As far a green arrows? The Long Beach area (CSI Miami, etc.) has by far the most yield-on-green, left-hand-turn intersections that also have green arrow protection to boot. But as you said, Culver City is ridiculous.
Wow. I’m so excited i happend to crash into your blog. I’m a student from Finland and I’ve been a PA in just a couple of films. This is just the stuff I want to read even though the industry is slightly different in Europe or at least in Finland. If I just read one more post…
I just moved here from D.C. in June and turning left has terrified me on many an occasion. It’s not unusual to see three cars turning left on red (myself included)– if we waited for the light, we would NEVER get to turn — there’s too many cars coming in the opposite direction!
Too many cars in L.A., period, really.
Often, the fastest way to make a left turn in Los Angeles is to make three right turns. Otherwise, you’re pretty much stuck waiting for the light to turn yellow.

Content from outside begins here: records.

--- config.mk ---
export PLATFORM = sky130hd
export DESIGN_NAME = bus_arbiter
export DESIGN_NICKNAME = d
export VERILOG_FILES = /design/src/soc_pkg.sv /design/src/bus_arbiter.sv
export VERILOG_INCLUDE_DIRS = /design/src
export SDC_FILE = /design/constraint.sdc
export NUM_CORES = 1
export LEC_CHECK = 0
export BUFFER_PORTS_ARGS = -buffer_cell sky130_fd_sc_hd__buf_2
export CORE_AREA = 5 5 101 103
export CTS_CLUSTER_SIZE = 12
export DETAILED_ROUTE_END_ITERATION = 10
export DIE_AREA = 0 0 106 108
export PLACE_DENSITY = 0.75
export SYNTH_ARGS = -nofsm -noshare
export SYNTH_HDL_FRONTEND = slang
export SYNTH_SLANG_ARGS = --single-unit
--- constraint.sdc ---
create_clock -name i_clock -period 3.3 [get_ports i_clock]
set_input_delay 0.66 -clock i_clock [delete_from_list [all_inputs] [get_ports i_clock]]
set_output_delay 0.66 -clock i_clock [all_outputs]
set_load 0.005 [all_outputs]
--- src/soc_macros.svh ---
`ifndef SOC_MACROS_SVH
`define SOC_MACROS_SVH

// Bus widths
`define SOC_ADDR_W 32
`define SOC_DATA_W 32
`define SOC_REGION_W 4
`define SOC_FAR_W 28
`define SOC_DEV_W 4

// Regions from address bits 31:28
`define SOC_REGION_RAM 4'h1
`define SOC_REGION_BRIDGE 4'h5

// Devices behind the bridge, far address bits 27:24
`define SOC_DEV_LED 4'h0
`define SOC_DEV_ID 4'h1

`define SOC_RAM_WORDS 512
`define SOC_LED_W 10
`define SOC_SYS_ID 32'h5C0B_0001

`endif

--- src/soc_pkg.sv ---
`default_nettype none

`include "soc_macros.svh"

package soc_pkg;

	typedef logic [`SOC_ADDR_W-1:0] bus_addr_t;
	typedef logic [`SOC_DATA_W-1:0] bus_data_t;
	typedef logic [`SOC_REGION_W-1:0] region_t;
	typedef logic [`SOC_FAR_W-1:0] far_addr_t;
	typedef logic [`SOC_LED_W-1:0] led_t;

	// Requesting port, also the fault port code
	typedef enum logic [1:0] {
		PORT_NONE = 2'd0,
		PORT_A    = 2'd1,
		PORT_B    = 2'd2
	} port_id_t;

	// rw is high for a write
	typedef struct packed {
		logic      rw;
		bus_addr_t addr;
		bus_data_t wdata;
	} bus_req_t;

	typedef struct packed {
		logic      ready;
		bus_data_t rdata;
	} bus_rsp_t;

	typedef enum logic {
		ARB_IDLE,
		ARB_BUSY
	} arb_state_t;

	typedef enum logic [1:0] {
		BR_IDLE,
		BR_ACCESS,
		BR_DONE
	} bridge_state_t;

endpackage

`default_nettype wire

--- src/bus_arbiter.sv ---
`default_nettype none

module bus_arbiter (
	input  wire                         i_clock,
	input  wire                         i_rst,

	// Port A, instruction fetch
	input  wire                         i_a_req,
	input  wire soc_pkg::bus_addr_t     i_a_addr,
	output logic                        o_a_ready,
	output soc_pkg::bus_data_t          o_a_rdata,

	// Port B, data
	input  wire                         i_b_req,
	input  wire soc_pkg::bus_req_t      i_b_bus,
	output logic                        o_b_ready,
	output soc_pkg::bus_data_t          o_b_rdata,

	// Shared bus
	output logic                        o_bus_req,
	output soc_pkg::bus_req_t           o_bus,
	output soc_pkg::port_id_t           o_grant,
	input  wire soc_pkg::bus_rsp_t      i_bus_rsp
);

	soc_pkg::arb_state_t state;
	soc_pkg::port_id_t   served;
	logic                a_take;
	logic                b_take;

	// A port just served is held off for one cycle
	assign a_take = i_a_req && (served != soc_pkg::PORT_A);
	assign b_take = i_b_req && (served != soc_pkg::PORT_B);

	always_ff @(posedge i_clock) begin
		if (i_rst) begin
			state     <= soc_pkg::ARB_IDLE;
			o_bus_req <= 1'b0;
			o_grant   <= soc_pkg::PORT_NONE;
			served    <= soc_pkg::PORT_NONE;
		end else begin
			served <= soc_pkg::PORT_NONE;
			case (state)
				soc_pkg::ARB_IDLE: begin
					// Data port has priority
					if (b_take) begin
						state     <= soc_pkg::ARB_BUSY;
						o_bus_req <= 1'b1;
						o_grant   <= soc_pkg::PORT_B;
					end else if (a_take) begin
						state     <= soc_pkg::ARB_BUSY;
						o_bus_req <= 1'b1;
						o_grant   <= soc_pkg::PORT_A;
					end
				end
				soc_pkg::ARB_BUSY: begin
					if (i_bus_rsp.ready) begin
						state     <= soc_pkg::ARB_IDLE;
						o_bus_req <= 1'b0;
						served    <= o_grant;
						o_grant   <= soc_pkg::PORT_NONE;
					end
				end
				default: state <= soc_pkg::ARB_IDLE;
			endcase
		end
	end

	// Bus payload, loaded only on acceptance
	always_ff @(posedge i_clock) begin
		if (state == soc_pkg::ARB_IDLE) begin
			if (b_take) begin
				o_bus <= i_b_bus;
			end else if (a_take) begin
				o_bus <= '{rw: 1'b0, addr: i_a_addr, wdata: '0};
			end
		end
	end

	// ==========================================================
	// Response routing
	// ==========================================================

	assign o_a_ready = (state == soc_pkg::ARB_BUSY) && (o_grant == soc_pkg::PORT_A)
		&& i_bus_rsp.ready;
	assign o_b_ready = (state == soc_pkg::ARB_BUSY) && (o_grant == soc_pkg::PORT_B)
		&& i_bus_rsp.ready;

	assign o_a_rdata = i_bus_rsp.rdata;
	assign o_b_rdata = i_bus_rsp.rdata;

endmodule

`default_nettype wire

I’m not sure I understand the last part. Los Angeles lights are already permissive — you turn left whenever you feel least like it would result in death. (Usually on the yellow light.)
I agree, however, that the DOT is being silly. Not having a turn signal slows traffic by causing the three or four people waiting to turn left to try to all go at once between the yellow light and the red. Which they can never manage to do.
I’m sorry, I was only talking about lights with arrows. The ones without arrows at all… those are just stupid.